The class has been better than I expected, though it is a little strange to feel as though I'm back in high school again. Roll is taken, recess is held (the class is three hours long), people quickly form cliques. We practice dialogues in pairs, introducing ourselves over and over again, talking about our daily schedule to practice telling the time as well as using different verbs, and we have even enacted doctor/patient scenarios to learn the parts of the body and various ways to describe illnesses and pains.

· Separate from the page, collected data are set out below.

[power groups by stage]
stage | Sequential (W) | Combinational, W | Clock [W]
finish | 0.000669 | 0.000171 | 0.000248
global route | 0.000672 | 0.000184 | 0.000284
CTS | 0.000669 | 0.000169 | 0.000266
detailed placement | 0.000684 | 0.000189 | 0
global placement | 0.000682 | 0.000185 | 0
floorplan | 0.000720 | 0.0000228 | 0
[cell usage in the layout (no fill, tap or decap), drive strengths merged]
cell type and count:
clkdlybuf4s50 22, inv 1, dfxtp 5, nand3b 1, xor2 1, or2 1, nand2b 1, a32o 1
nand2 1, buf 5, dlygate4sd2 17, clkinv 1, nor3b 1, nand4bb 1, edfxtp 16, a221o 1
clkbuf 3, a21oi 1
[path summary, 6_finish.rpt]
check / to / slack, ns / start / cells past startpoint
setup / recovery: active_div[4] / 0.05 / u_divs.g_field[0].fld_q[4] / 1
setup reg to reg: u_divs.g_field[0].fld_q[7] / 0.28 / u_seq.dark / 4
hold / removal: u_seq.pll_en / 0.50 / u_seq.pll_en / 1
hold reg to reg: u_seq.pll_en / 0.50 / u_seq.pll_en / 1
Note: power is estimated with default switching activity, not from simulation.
<file path="config.mk">
export PLATFORM = sky130hd
export DESIGN_NAME = sysctl_cop
export DESIGN_NICKNAME = d
export VERILOG_FILES = /design/src/rtl/sysctl_pkg.sv /design/src/rtl/sysctl_decode.sv /design/src/rtl/sysctl_regfile.sv /design/src/rtl/sysctl_fcse.sv /design/src/rtl/sysctl_cop.sv
export SDC_FILE = /design/constraint.sdc
export NUM_CORES = 1
export LEC_CHECK = 0
export CAP_MARGIN = 20
export CORE_MARGIN = 8
export CORE_UTILIZATION = 45
export DETAILED_ROUTE_END_ITERATION = 7
export DONT_BUFFER_PORTS = 1
export GPL_ROUTABILITY_DRIVEN = 1
export PLACE_DENSITY = 0.61
export SYNTH_ARGS = -nofsm -noshare
export SYNTH_HDL_FRONTEND = slang
export SYNTH_HIERARCHICAL = 1
export SYNTH_SLANG_ARGS = --single-unit
</file>
<file path="constraint.sdc">
create_clock -name clk -period 6 [get_ports clk]
set_input_delay 1.2 -clock clk [delete_from_list [all_inputs] [get_ports clk]]
set_output_delay 1.2 -clock clk [all_outputs]
set_load 0.03 [all_outputs]
</file>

Our class could be the basis for a really bad '80s sitcom. There's the kooky, middle-aged hippie teacher who insists on broadly acting out or drawing every vocabulary word, and who pigeon-holes her students. (When I told her I'd have to miss a couple of classes, she asked if I was going to China. I told her that I wasn't actually from China despite my Chinese name, to which she responded, "Oh, were you adopted in Sweden?" Hmm, adopted at the age of 33? Or adopted as a child yet having to learn Swedish from SFI instead of within my hypothetical Swedish family?) There's my classroom partner, a waitress and part-time nanny from Poland who has ambitions of getting her MBA, who also looks like she could be a model. We are the only two in the class nerdy enough to consistently choose seats right in the center front row. I don't know enough about everyone else in the class, but they're from all over (Colombia, France, Turkey, Serbia, Russia, Czech Republic, China--real China) and I'm sure they all have interesting back stories. Wasn't there a show just like this about adult immigrants learning English?

I do think I'm learning a lot in the class, plus there is the added bonus of thinking about pedagogical techniques as I observe the teachers. Seeing how things are done here could be useful if I ever manage to get a job teaching language again.